[config.mk]
export PLATFORM = sky130hd
export DESIGN_NAME = vblank_ram_arbiter
export DESIGN_NICKNAME = d
export VERILOG_FILES = /design/src/rtl/vblank_ram_arbiter.sv
export SDC_FILE = /design/constraint.sdc
export NUM_CORES = 1
export LEC_CHECK = 0
export BUFFER_PORTS_ARGS = -buffer_cell sky130_fd_sc_hd__buf_2
export CAP_MARGIN = 20
export CORE_ASPECT_RATIO = 2
export CORE_MARGIN = 5
export CORE_UTILIZATION = 39
export DETAILED_ROUTE_END_ITERATION = 8
export GPL_ROUTABILITY_DRIVEN = 0
export PLACE_DENSITY = 0.85
export SLEW_MARGIN = 0
export SYNTH_ARGS = -nofsm -noshare
export SYNTH_HDL_FRONTEND = slang
export SYNTH_SLANG_ARGS = --single-unit
[constraint.sdc]
create_clock -name clk -period 1.8 [get_ports clk]
set_input_delay 0.27 -clock clk [delete_from_list [all_inputs] [get_ports clk]]
set_output_delay 0.27 -clock clk [all_outputs]
set_load 0.005 [all_outputs]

Exercise description
Your answer must be the line holding "export CORE_UTILIZATION = 39" and every later line of the entries above, written out exactly, and nothing else.

The completed task
export CORE_UTILIZATION = 39
export DETAILED_ROUTE_END_ITERATION = 8
export GPL_ROUTABILITY_DRIVEN = 0
export PLACE_DENSITY = 0.85
export SLEW_MARGIN = 0
export SYNTH_ARGS = -nofsm -noshare
export SYNTH_HDL_FRONTEND = slang
export SYNTH_SLANG_ARGS = --single-unit
[constraint.sdc]
create_clock -name clk -period 1.8 [get_ports clk]
set_input_delay 0.27 -clock clk [delete_from_list [all_inputs] [get_ports clk]]
set_output_delay 0.27 -clock clk [all_outputs]
set_load 0.005 [all_outputs]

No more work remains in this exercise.